How a Cluster Failover Works (Putting the Pieces Together)
While there can be many different causes of a failover, let’s look at the case where the power stops for the active node of a cluster and the passive node has to take over. This will provide a general overview of how a failover occurs.
Let’s assume that a single SQL Server 2005 instance is running on the active node of a cluster, and that a passive node is ready to take over when needed. At this time, the active node is communicating with both the database and the quorum on the shared array. Because only a single node at a time can be communicating with the shared array, the passive node is not communicating with the database or the quorum. In addition, the active node is sending out heartbeat signals over the private network, and the passive node is monitoring them to see if they stop. Clients are also interacting with the active node via the virtual name and IP address, running production transactions.

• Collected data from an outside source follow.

Background: an optimization exercise with open tools, aiming at small area, a short achievable clock period and few clock cycles. Do not read the settings as production practice. Where RTL was checked, it was by simulation tests only, not by an equivalence proof against the original.

==> job 6869 <==
==> flow/design.v <==
module bfi_decoder (
    input  wire         clk,
    input  wire         rst,
    input  wire         req_valid,
    output wire         req_ready,
    input  wire [7:0]   req_cmd,
    input  wire [15:0]  req_len,
    input  wire [39:0]  req_fields,
    input  wire [4:0]   req_p,
    input  wire [127:0] req_widths,
    input  wire [15:0]  req_n,
    input  wire [63:0]  req_ts,
    output wire         mem_req,
    output wire [15:0]  mem_addr,
    input  wire         mem_gnt,
    input  wire [7:0]   mem_rdata,
    output wire         ang_valid,
    input  wire         ang_ready,
    output wire [15:0]  ang_data,
    output reg          resp_valid,
    output reg  [3:0]   resp_status,
    output reg  [63:0]  resp_data,
    output reg  [4:0]   resp_p,
    output reg  [15:0]  resp_n,
    output wire [127:0] resp_widths,
    output reg  [5:0]   resp_dtn,
    output reg  [23:0]  err_required,
    output wire [18:0]  err_available,
    output reg  [7:0]   err_given,
    output wire [3:0]   err_allowed
);
    localparam [2:0] S_IDLE = 3'd0;
    localparam [2:0] S_HDR  = 3'd1;    
    localparam [2:0] S_LOOK = 3'd2;    
    localparam [2:0] S_SCAN = 3'd3;    
    localparam [2:0] S_MUL  = 3'd4;    
    localparam [2:0] S_CMP  = 3'd5;    
    localparam [2:0] S_STRM = 3'd6;    
    reg [2:0]  state;
    reg        pv;           
    reg        d_bw, d_hdr, d_res, d_ext, d_frm, d_short;
    reg [1:0]  d_arg;
    reg [1:0]  d_bwop;       
    wire [3:0] c_op  = req_cmd[3:0];
    wire [1:0] c_arg = req_cmd[5:4];
    wire       c_rsv = (req_cmd[7:6] == 2'b00);
    wire       c_low = (c_op == 4'd1) || (c_op == 4'd2) || (c_op == 4'd3);
    wire       c_hi  = (c_arg == 2'b00) && c_rsv;
    wire idle   = (state == S_IDLE);
    wire accept = idle && pv;
    wire done;
    assign req_ready = accept;
    always @(posedge clk) begin
        if (rst)
            pv <= 1'b0;
        else
            pv <= req_valid && !accept && (idle || done);
        if (idle || done) begin
            d_bw    <= c_rsv && c_low;
            d_hdr   <= c_hi && (c_op == 4'd4);
            d_res   <= c_hi && (c_op == 4'd5);
            d_ext   <= c_hi && (c_op == 4'd6);
            d_frm   <= c_hi && (c_op == 4'd7);
            d_short <= (req_len[15:3] == 13'd0) && (req_len[2:0] < 3'd5);
            d_arg   <= c_arg;
            d_bwop  <= c_op[1:0];
        end
    end
    reg [63:0] data;         
    reg [63:0] wd;           
    reg [4:0]  pp;           
    reg [15:0] nn;           
    reg [5:0]  dtn;
    reg [15:0] lim;          
    reg [23:0] rem;          
    reg [7:0]  given;
    reg [3:0]  status;
    reg [3:0]  fi;           
    reg [31:0] win;          
    reg [5:0]  off;          
    reg        fl;           
    reg [15:0] ptr;          
    reg        big;          
    reg        av;
    reg [8:0]  ad;
    reg [3:0]  wc;           
    reg        hb4;          
    reg        room_r, need_r, pf_r;
    always @(*) begin
        resp_status  = status;
        resp_data    = data;
        resp_p       = pp;
        resp_n       = nn;
        resp_dtn     = dtn;
        err_required = rem;
        err_given    = given;
    end
    genvar gi;
    generate
        for (gi = 0; gi < 16; gi = gi + 1) begin : g_rw
            assign resp_widths[8*gi +: 8] = {4'd0, wd[4*gi +: 4]};
        end
    endgenerate
    assign err_available = {lim, 3'b000};
    assign err_allowed   = (status == 4'd2) ? 4'd9 : 4'd0;
    assign ang_valid = av;
    assign ang_data  = {7'd0, ad};
    assign mem_addr  = ptr;
    wire [2:0] f_nc  = win[18:16];
    wire [2:0] f_nr  = win[21:19];
    wire [1:0] f_bw  = win[23:22];
    wire       f_grp = win[24];
    wire       f_cb  = win[25];
    wire [1:0] f_ft  = win[27:26];
    reg        lk_ok;
    reg [3:0]  lk_phi, lk_psi;
    reg [4:0]  lk_p;
    reg [11:0] lk_sym;
    reg [15:0] lk_n;
    reg [7:0]  lk_sum;
    reg [47:0] lk_w;
    reg [3:0]  lk_half;
    integer k;
    always @(*) begin
        case ({f_cb, f_ft[0]})
            2'b00:   begin lk_phi = 4'd4; lk_psi = 4'd2; end
            2'b01:   begin lk_phi = 4'd7; lk_psi = 4'd5; end
            2'b10:   begin lk_phi = 4'd6; lk_psi = 4'd4; end
            default: begin lk_phi = 4'd9; lk_psi = 4'd7; end
        endcase
        lk_ok  = !f_ft[1];
        lk_p   = 5'd0;
        lk_sym = 12'd0;
        case ({f_nr, f_nc})
            {3'd1, 3'd0},
            {3'd1, 3'd2}: begin lk_p = 5'd2;  lk_sym = 12'b000000000010; end
            {3'd2, 3'd0}: begin lk_p = 5'd4;  lk_sym = 12'b000000001100; end
            {3'd2, 3'd1},
            {3'd2, 3'd2}: begin lk_p = 5'd6;  lk_sym = 12'b000000101100; end
            {3'd3, 3'd0}: begin lk_p = 5'd6;  lk_sym = 12'b000000111000; end
            {3'd3, 3'd1}: begin lk_p = 5'd10; lk_sym = 12'b001100111000; end
            {3'd3, 3'd2},
            {3'd3, 3'd3}: begin lk_p = 5'd12; lk_sym = 12'b101100111000; end
            default:      lk_ok = 1'b0;
        endcase
        case ({f_grp, f_bw})
            3'b000: lk_n = 16'd64;
            3'b001: lk_n = 16'd122;
            3'b010: lk_n = 16'd250;
            3'b011: lk_n = 16'd500;
            3'b100: lk_n = 16'd50;
            3'b101: lk_n = 16'd32;
            3'b110: lk_n = 16'd64;
            default: lk_n = 16'd160;
        endcase
        case ({f_cb, f_ft[0]})
            2'b00:   lk_half = 4'd3;
            2'b01:   lk_half = 4'd6;
            2'b10:   lk_half = 4'd5;
            default: lk_half = 4'd8;
        endcase
        lk_sum = lk_p * lk_half;
        lk_w = 48'd0;
        for (k = 0; k < 12; k = k + 1)
            if (k < lk_p)
                lk_w[4*k +: 4] = lk_sym[k] ? lk_psi : lk_phi;
    end
    wire s_hdr  = (state == S_HDR);
    wire s_scan = (state == S_SCAN);
    wire s_pre  = (state == S_MUL) || (state == S_CMP);
    wire s_strm = (state == S_STRM);
    wire [3:0]  wm     = wd[4*fi +: 4];                  
    wire [3:0]  hi     = fi[0] ? data[7:4] : data[3:0];
    wire        bad    = (hi != 4'd0) || (wm == 4'd0) || (wm > 4'd9);
    wire        last_f = ({1'b0, fi} + 5'd1 == pp) || (fi == 4'd15);
    wire [3:0]  nxt    = last_f ? 4'd0 : fi + 4'd1;
    wire        cap    = fl && !hb4 && (s_pre || s_strm);
    wire [6:0]  off_w  = {1'b0, off} + {3'd0, wc};
    wire        fits   = (off_w <= 7'd32);
    wire        more   = (rem != 24'd0);
    wire        take   = !av || ang_ready;
    wire        produce = s_strm && more && fits && take;
    assign      done   = s_strm && !more && take;
    wire [31:0] shv    = win >> off[4:0];
    wire [8:0]  mask   = (9'd1 << wc) - 9'd1;
    wire [8:0]  fval   = shv[8:0] & mask;
    wire [5:0]  off_c  = cap ? off - 6'd8 : off;
    wire [5:0]  off_cw = cap ? off + {2'd0, wc} - 6'd8 : off + {2'd0, wc};
    wire [5:0]  u      = (6'd32 - off) + (cap ? 6'd8 : 6'd0);
    wire [5:0]  uw     = u - {2'd0, wc};
    wire        g      = mreq && mem_gnt;
    wire        room_n = g ? (produce ? (uw <= 6'd16) : (u <= 6'd16))
                           : (produce ? (uw <= 6'd24) : (u <= 6'd24));
    wire        need_n = g ? ((rem[23:6] != 18'd0) || (rem[5:0] > u + 6'd8))
                           : ((rem[23:6] != 18'd0) || (rem[5:0] > u));
    wire        pf_n   = g ? (u < 6'd8) : (u < 6'd16);
    wire [15:0] lim_m7 = (lim >= 16'd7) ? lim - 16'd7 : 16'd0;
    wire [16:0] macc   = {1'b0, rem[23:8]} + (rem[0] ? {1'b0, nn} : 17'd0);
    wire        t_big  = (rem > {5'd0, lim, 3'b000});
    wire        b4q    = d_frm && (ptr[3:0] == 4'd4);    
    reg mreq;
    always @(*) begin
        mreq = 1'b0;
        if (s_hdr)
            mreq = d_hdr ? (ptr[2:0] != 3'd5) : (ptr[2:0] != 3'd4);
        else if (s_pre)
            mreq = b4q || (room_r && (big || pf_r));
        else if (s_strm)
            mreq = room_r && need_r;
    end
    assign mem_req = mreq;
    reg [63:0] himap;
    reg [63:0] lomap;
    integer m;
    always @(*) begin
        for (m = 0; m < 16; m = m + 1) begin
            himap[4*m +: 4] = req_widths[8*m+4 +: 4];
            lomap[4*m +: 4] = req_widths[8*m +: 4];
        end
    end
    reg [63:0] bwc;
    always @(*) begin
        case ({d_bwop, d_arg})
            4'b01_00: bwc = 64'd0;
            4'b01_01: bwc = 64'd1;
            4'b01_10: bwc = 64'd2;
            4'b01_11: bwc = 64'd3;
            4'b10_00: bwc = 64'd20;
            4'b10_01: bwc = 64'd40;
            4'b10_10: bwc = 64'd80;
            4'b10_11: bwc = 64'd160;
            4'b11_00: bwc = 64'd20000000;
            4'b11_01: bwc = 64'd40000000;
            4'b11_10: bwc = 64'd80000000;
            default:  bwc = 64'd160000000;
        endcase
    end
    always @(posedge clk) begin
        if (rst) begin
            state      <= S_IDLE;
            resp_valid <= 1'b0;
            av         <= 1'b0;
            fl         <= 1'b0;
            hb4        <= 1'b0;
        end else begin
            fl     <= g;
            hb4    <= s_pre && b4q && mem_gnt;
            room_r <= room_n;
            need_r <= need_n;
            pf_r   <= pf_n;
            if (mreq && mem_gnt) begin
                if (d_frm && ptr[15:3] == 13'd0 && ptr[2:0] == 3'd1)
                    ptr <= 16'd3;
                else if (d_frm && ptr[15:3] == 13'd0 && ptr[2:0] == 3'd4)
                    ptr <= 16'd7;
                else
                    ptr <= ptr + 16'd1;
            end
            if (cap)
                win <= {mem_rdata, win[31:8]};
            if (av && ang_ready)
                av <= 1'b0;
            if (hb4)
                dtn[5:2] <= mem_rdata[3:0];
            case (state)
            S_IDLE: begin
                if (accept) begin
                    resp_valid <= 1'b0;
                    data   <= (d_frm && !d_short) ? req_ts :
                              d_ext ? himap :
                              d_bw ? bwc : 64'd0;
                    wd     <= d_ext ? lomap : 64'd0;
                    pp     <= d_ext ? req_p : 5'd0;
                    nn     <= d_ext ? req_n : 16'd0;
                    dtn    <= 6'd0;
                    lim    <= (d_hdr || d_frm || d_ext) ? req_len : 16'd0;
                    rem    <= ((d_hdr || d_frm) && d_short) ? 24'd40 : 24'd0;
                    given  <= 8'd0;
                    fi     <= 4'd0;
                    off    <= 6'd32;
                    ptr    <= 16'd0;
                    if (d_res)
                        win[31:16] <= req_fields[15:0];
                    if (d_bw) begin
                        status     <= 4'd0;
                        resp_valid <= 1'b1;
                    end else if (d_hdr || d_frm) begin
                        if (d_short) begin
                            status     <= 4'd1;
                            resp_valid <= 1'b1;
                        end else begin
                            status <= 4'd0;
                            state  <= S_HDR;
                        end
                    end else if (d_res) begin
                        status <= 4'd0;
                        state  <= S_LOOK;
                    end else if (d_ext) begin
                        status <= 4'd0;
                        state  <= S_SCAN;
                    end else begin
                        status     <= 4'd15;
                        resp_valid <= 1'b1;
                    end
                end
            end
            S_HDR: begin
                if (fl) begin
                    if (d_hdr)
                        data[39:0] <= {mem_rdata, data[39:8]};
                    else if (ptr[2:0] == 3'd1 || ptr[2:0] == 3'd3)
                        win <= {mem_rdata, win[31:8]};
                    else if (ptr[2:0] == 3'd4)
                        dtn[1:0] <= mem_rdata[7:6];
                end
                if (d_hdr) begin
                    if (fl && ptr[2:0] == 3'd5) begin
                        lim        <= 16'd0;
                        resp_valid <= 1'b1;
                        state      <= S_IDLE;
                    end
                end else if (ptr[2:0] == 3'd4) begin
                    off <= 6'd32;
                    fi  <= 4'd0;
                    big <= (lim_m7[15:2] != 14'd0);
                    if (!lk_ok) begin
                        status     <= 4'd4;
                        data       <= 64'd0;
                        dtn        <= 6'd0;
                        lim        <= 16'd0;
                        resp_valid <= 1'b1;
                        state      <= S_IDLE;
                    end else if (lim_m7[15:1] == 15'd0) begin
                        status     <= 4'd1;
                        rem        <= 24'd16;
                        lim        <= lim_m7;
                        data       <= 64'd0;
                        dtn        <= 6'd0;
                        resp_valid <= 1'b1;
                        state      <= S_IDLE;
                    end else begin
                        pp    <= lk_p;
                        nn    <= lk_n;
                        wd    <= {16'd0, lk_w};
                        rem   <= {16'd0, lk_sum};
                        lim   <= lim_m7;
                        state <= S_MUL;
                    end
                end
            end
            S_LOOK: begin
                if (lk_ok) begin
                    pp <= lk_p;
                    nn <= lk_n;
                    wd <= {16'd0, lk_w};
                end else begin
                    status <= 4'd4;
                end
                resp_valid <= 1'b1;
                state      <= S_IDLE;
            end
            S_SCAN: begin
                big <= (lim[15:2] != 14'd0);
                if (pp != 5'd0 && bad) begin
                    status     <= 4'd2;
                    given      <= {hi, wm};
                    rem        <= 24'd0;
                    pp         <= 5'd0;
                    nn         <= 16'd0;
                    wd         <= 64'd0;
                    data       <= 64'd0;
                    lim        <= 16'd0;
                    resp_valid <= 1'b1;
                    state      <= S_IDLE;
                end else if (pp == 5'd0 || last_f) begin
                    if (lim[15:1] == 15'd0) begin
                        status     <= 4'd1;
                        rem        <= 24'd16;
                        pp         <= 5'd0;
                        nn         <= 16'd0;
                        wd         <= 64'd0;
                        data       <= 64'd0;
                        resp_valid <= 1'b1;
                        state      <= S_IDLE;
                    end else begin
                        if (pp != 5'd0)
                            rem <= rem + {20'd0, wm};
                        data  <= 64'd0;
                        fi    <= 4'd0;
                        state <= S_MUL;
                    end
                end else begin
                    rem <= rem + {20'd0, wm};
                    fi  <= fi + 4'd1;
                    if (fi[0])
                        data <= {8'd0, data[63:8]};
                end
            end
            S_MUL: begin
                rem <= {macc, rem[7:1]};
                fi  <= fi + 4'd1;
                if (fi[2:0] == 3'd7) begin
                    fi    <= 4'd0;
                    state <= S_CMP;
                end
            end
            S_CMP: begin
                if (b4q) begin
                end else if (t_big) begin
                    status     <= 4'd1;
                    pp         <= 5'd0;
                    nn         <= 16'd0;
                    wd         <= 64'd0;
                    data       <= 64'd0;
                    dtn        <= 6'd0;
                    resp_valid <= 1'b1;
                    state      <= S_IDLE;
                end else begin
                    lim   <= 16'd0;
                    wc    <= wm;
                    fi    <= nxt;
                    state <= S_STRM;
                end
            end
            S_STRM: begin
                if (produce) begin
                    ad  <= fval;
                    av  <= 1'b1;
                    rem <= rem - {20'd0, wc};
                    wc  <= wm;
                    fi  <= nxt;
                end
                if (done) begin
                    wd         <= 64'd0;
                    resp_valid <= 1'b1;
                    state      <= S_IDLE;
                end
            end
            default: state <= S_IDLE;
            endcase
            if (accept || (state == S_HDR && d_frm && ptr[2:0] == 3'd4))
                off <= 6'd32;
            else
                off <= produce ? off_cw : off_c;
        end
    end
endmodule
This is an optimization exercise on Yosys and OpenROAD, whose aim is a short achievable clock period and few clock cycles per item, not a production implementation.
Where RTL was checked, it was by simulation tests only, not by an equivalence proof against the original.

==> v18: inputs <==
// py_rast
module py_rast (
    input  wire        clk,
    input  wire        rst,           
    input  wire        start,         
    input  wire        flip_screen,
    input  wire [15:0] clear_index,   
    input  wire [9:0]  fb_w,          
    input  wire [8:0]  fb_h,          
    input  wire [9:0]  clip_min_x,
    input  wire [9:0]  clip_max_x,
    input  wire [8:0]  clip_min_y,
    input  wire [8:0]  clip_max_y,
    output reg         busy,
    output reg         done,          
    output reg  [7:0]  result,        
    output reg  [11:0] ram_addr,
    input  wire [7:0]  ram_rdata,
    output reg  [13:0] rom_addr,
    input  wire [7:0]  rom_rdata,
    output reg         fb_we,
    output reg  [8:0]  fb_x,
    output reg  [7:0]  fb_y,
    output reg  [15:0] fb_data
);
clock: 7.0 ns
lec_check: 0
abc_clock_period_in_ps: 3000
cap_margin: 20
core_margin: 2
core_utilization: 55
setup_slack_margin: 3.8
slew_margin: 20
run.sh (not shown) runs the stock make flow with config.mk's settings and CLKGATE_MAP_FILE= SYNTH_SCRIPT=/design/flow/synth_recipe.tcl, a recipe that flattens the netlist after the stock synthesis.
==> v26: changes against v18 <==
--- a/flow/design.v
+++ b/flow/design.v
@@ -28,16 +28,15 @@
     localparam [1:0] B_IDLE = 2'd0, B_HIT = 2'd1, B_RUN = 2'd2, B_READY = 2'd3;
     localparam [1:0] F_T = 2'd0, F_Y = 2'd1, F_PB = 2'd2, F_X = 2'd3;
     reg [1:0]  mode;
     reg        flip;
     reg [15:0] clr;
     reg [9:0]  fbw, cminx, cmaxx;
     reg [8:0]  fbh, cminy, cmaxy;
-    reg [9:0]  cmaxx_m2;
-    reg        one_px;               
+    reg [9:0]  cmaxx_m1;
     reg [7:0]  lb_last;
     reg [10:0] xk_spr;               
     reg [10:0] xk_til;               
     reg        rt0_v, rt1_v;
     reg        rt0_ly, rt1_ly;       
     reg [1:0]  rt0_f, rt1_f;
     reg        rt0_last, rt1_last;
@@ -75,27 +74,23 @@
     reg [1:0]  p3_f;
     reg [7:0]  lo_reg, hi_reg;
     reg [NB-1:0] p4_we;
     reg [47:0] p4_wd;                
     reg [NB*12-1:0] bbuf;            
     reg [NB*12-1:0] obuf;            
     reg        o_act;
-    reg        o_last_r;             
-    reg        b_ready;              
-    reg        hc_v;                 
-    reg [6:0]  hc_k;
     reg [9:0]  ox;
     reg [7:0]  oy;
     wire fb_bad   = (fbw == 10'd0) || (fbw > 10'd512) ||
                     (fbh == 9'd0)  || (fbh > 9'd256);
     wire clip_bad = !(cminx < cmaxx && cmaxx <= fbw &&
                       cminy < cmaxy && cmaxy <= fbh);
     wire accept  = (mode == M_IDLE) && start;
-    wire o_last  = o_last_r;
-    wire swap    = b_ready && (!o_act || o_last_r);
+    wire o_last  = o_act && (ox == cmaxx_m1);
+    wire swap    = (bst == B_READY) && (!o_act || o_last);
     wire cur_last = cur_v && (cur_spr ? (cur_n == 3'd7) : (cur_n == 3'd3));
     wire consume  = nxt_v && (!cur_v || cur_last);
     wire tiles_left = !fc[5];
     wire spr_ready  = k_any && (k_wait == 2'd0);
     wire f_start    = (bst == B_RUN) && !f_busy && (!nxt_v || consume) &&
                       (tiles_left || spr_ready);
     wire f_spr_now  = !tiles_left;
@@ -171,31 +166,30 @@
                     bbuf[gi*12 +: 12] <= p4_wd[(gi % 4)*12 +: 12];
             end
         end
     endgenerate
     always @(posedge clk) begin
         if (swap)
             obuf <= bbuf;
-        else
+        else if (o_act)
             obuf <= {12'd0, obuf[NB*12-1:12]};
     end
     always @(posedge clk) begin
         if (accept) begin
             flip  <= flip_screen;
             clr   <= clear_index;
             fbw   <= fb_w;
             fbh   <= fb_h;
             cminx <= clip_min_x;
             cmaxx <= clip_max_x;
             cminy <= clip_min_y;
             cmaxy <= clip_max_y;
         end
         if (mode == M_CHECK) begin
-            cmaxx_m2 <= cmaxx - 10'd2;
-            one_px   <= (cmaxx - cminx) == 10'd1;
+            cmaxx_m1 <= cmaxx - 10'd1;
             lb_last  <= cmaxy[7:0] - 8'd1;
             xk_spr   <= (flip ? 11'd241 : 11'd0) - {1'b0, cminx};
             xk_til   <= 11'd0 - {1'b0, cminx};
         end
         if (rt1_v && rt1_ly)
             ysr <= {ram_rdata ^ {8{flip}}, ysr[8*128-1:8]};
         if (p1_v) lo_reg <= rom_rdata;
@@ -273,18 +267,14 @@
             p0_v    <= 1'b0;
             p1_v    <= 1'b0;
             p2_v    <= 1'b0;
             p3_v    <= 1'b0;
             p4_v    <= 1'b0;
             p4_we   <= {NB{1'b0}};
             o_act   <= 1'b0;
-            o_last_r <= 1'b0;
-            b_ready <= 1'b0;
-            hc_v    <= 1'b0;
-            hc_k    <= 7'd0;
             ox      <= 10'd0;
             oy      <= 8'd0;
         end else begin
             done  <= 1'b0;
             fb_we <= 1'b0;
             rt0_v <= 1'b0;
             rt1_v <= rt0_v;
@@ -333,36 +323,34 @@
                     end
                 end
                 default: ;    
             endcase
             if (k_wait != 2'd0) k_wait <= k_wait - 2'd1;
             if (bst == B_HIT) begin
                 hitv   <= hit_now;
-                k_wait <= 2'd3;
+                k_wait <= 2'd2;
                 trow   <= lb[7:3] ^ {5{flip}};
                 tsy    <= lb[2:0] ^ {3{flip}};
                 fc     <= 6'd0;
                 bst    <= B_RUN;
             end
-            hc_v <= f_start && f_spr_now;
-            hc_k <= k_reg;
-            if (hc_v) hitv[hc_k] <= 1'b0;
             if (f_start) begin
                 f_busy <= 1'b1;
                 f_i    <= 2'd1;
                 f_spr  <= f_spr_now;
                 f_c    <= fc[4:0];
                 f_k    <= k_reg;
                 rt0_v  <= 1'b1;
                 rt0_ly <= 1'b0;
                 rt0_f  <= F_T;
                 rt0_last <= 1'b0;
                 if (f_spr_now) begin
                     ram_addr <= {1'b1, 2'b00, k_reg[6], k_reg[5:0], 2'b00};
-                    k_wait <= 2'd3;
+                    hitv[k_reg] <= 1'b0;
+                    k_wait <= 2'd2;
                 end else begin
                     ram_addr <= {2'b00, trow, fc[4:0]};
                     fc <= fc + 6'd1;
                 end
             end else if (f_busy && f_i != 2'd0) begin
                 rt0_v  <= 1'b1;
                 rt0_ly <= 1'b0;
@@ -408,39 +396,33 @@
                 nxt_v <= 1'b0;
             end
             p1_v <= p0_v;
             p2_v <= p1_v;
             p3_v <= p2_v;
             p4_v <= p3_v;
             p4_we <= p3_v ? we_n : {NB{1'b0}};
-            if (bst == B_RUN && drained) begin
-                bst     <= B_READY;
-                b_ready <= 1'b1;
-            end
+            if (bst == B_RUN && drained)
+                bst <= B_READY;
             if (o_act) begin
                 fb_we   <= 1'b1;
                 fb_x    <= ox[8:0];
                 fb_y    <= oy;
                 fb_data <= (obuf[3:0] != 4'd0) ? {4'd0, obuf[11:0]} : clr;
                 ox      <= ox + 10'd1;
-                o_last_r <= (ox == cmaxx_m2);
                 if (o_last) begin
                     o_act <= 1'b0;
-                    o_last_r <= 1'b0;
                     if (oy == lb_last && bst == B_IDLE) begin
                         done <= 1'b1;
                         busy <= 1'b0;
                         mode <= M_IDLE;
                     end
                 end
             end
             if (swap) begin
                 o_act <= 1'b1;
-                o_last_r <= one_px;
-                b_ready <= 1'b0;
                 ox    <= cminx;
                 oy    <= lb;
                 if (lb == lb_last) begin
                     bst <= B_IDLE;
                 end else begin
                     lb  <= lb + 8'd1;
                     lbp <= lbp + 10'd1;
==> flow/config.mk (replaced) <==
export PLATFORM = sky130hd
export DESIGN_NAME = py_rast
export DESIGN_NICKNAME = py_rast
export VERILOG_FILES = /design/flow/design.v
export SDC_FILE = /design/flow/constraint.sdc
export NUM_CORES = 4
export LEC_CHECK = 0
export CAP_MARGIN = 20
export CORE_MARGIN = 2
export CORE_UTILIZATION = 40
export SLEW_MARGIN = 20
==> summary of the runs <==
v18 completed without violations. v26 went through all stages and came out clean.
In v26 the routed wire length is larger than in v18, by 7.7%.
Utilization: v26 is lower than v18 (17 points).
Of v26 and v18, v18 has the higher setup slack (gap 1.1 ns).
In v18 the clock-buffer cell count is lower than in v26, by 105.
In v26 the clock skew is higher than in v18, by 0.034 ns.
Against v26, the cell area of v18 is lower by 10%.
Of v18 and v26, v18 has the higher register-to-register slack (gap 1.1 ns).
Against v18, the critical path depth of v26 is higher by 1.
Of v26 and v18, v26 has the higher worst hold slack (gap 0.0062 ns).
Testbench counts of v18, summed over its fixed seeds: cycles 1,483,654, frames 24.
Only the layout flow was run in v26; the RTL was not checked for function there.

==> separate check: timing with driven ports <==
No port has a modelled driver above. Below, the same layouts with a new extraction and two added sets of constraints. Step 1, drivers: a clkbuf_16 drives clk and a buf_2 each remaining input, both assumed. Step 2 times the ports against the registers' clock, not the clock port: input delays grow and output delays shrink by t, the midpoint of the rising clock arrivals with the driver on. a / b / c = no drivers / after step 1 / after step 2; a / b = the first two.
| run | t, ns | slack for setup (ns) | latest minus earliest clock arrival (ns) |
|---|---|---|---|
| v18 | 1.243 | 3.678 / 3.678 / 2.746 | 0.073 / 0.072 |
| v26 | 1.299 | 2.584 / 2.584 / 2.584 | 0.106 / 0.106 |
After both steps every run listed still meets setup and hold. The setup slack of v18, which loses most, moves by 0.000 ns with the drivers and by -0.932 ns with both steps.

Now, for whatever reason, the active node stops working because it no longer is receiving any electricity. The passive node, which is monitoring the heartbeats from the active node, now notices that it is not receiving the heartbeat signal. After a predetermined delay, the passive node assumes that the active node has failed and it initiates a failover. As part of the failover process, the passive node (now the active node) takes over control of the shared array and reads the quorum, looking for any unsynchronized configuration changes. It also takes over control of the virtual server name and IP address. In addition, as the node takes over the databases, it has to do a SQL Server startup, using the databases, just as if it is starting from a shutdown, going through a database recovery. The time this takes depends on many factors, including the speed of the system and the number of transactions that might have to be rolled forward or back during the database recovery process. Once the recovery process is complete, the new active nodes announces itself on the network with the virtual name and IP address, which allows the clients to reconnect and begin using the SQL Server 2005 instance with minimal interruption.
That’s the big picture of how SQL Server 2005 clustering works. If you are new to SQL Server clustering, it is important that you understand these basic concepts before you begin to drill down into the detail. In later articles, I will discuss, in great detail, how to plan, build, and administer a SQL Server 2005 cluster.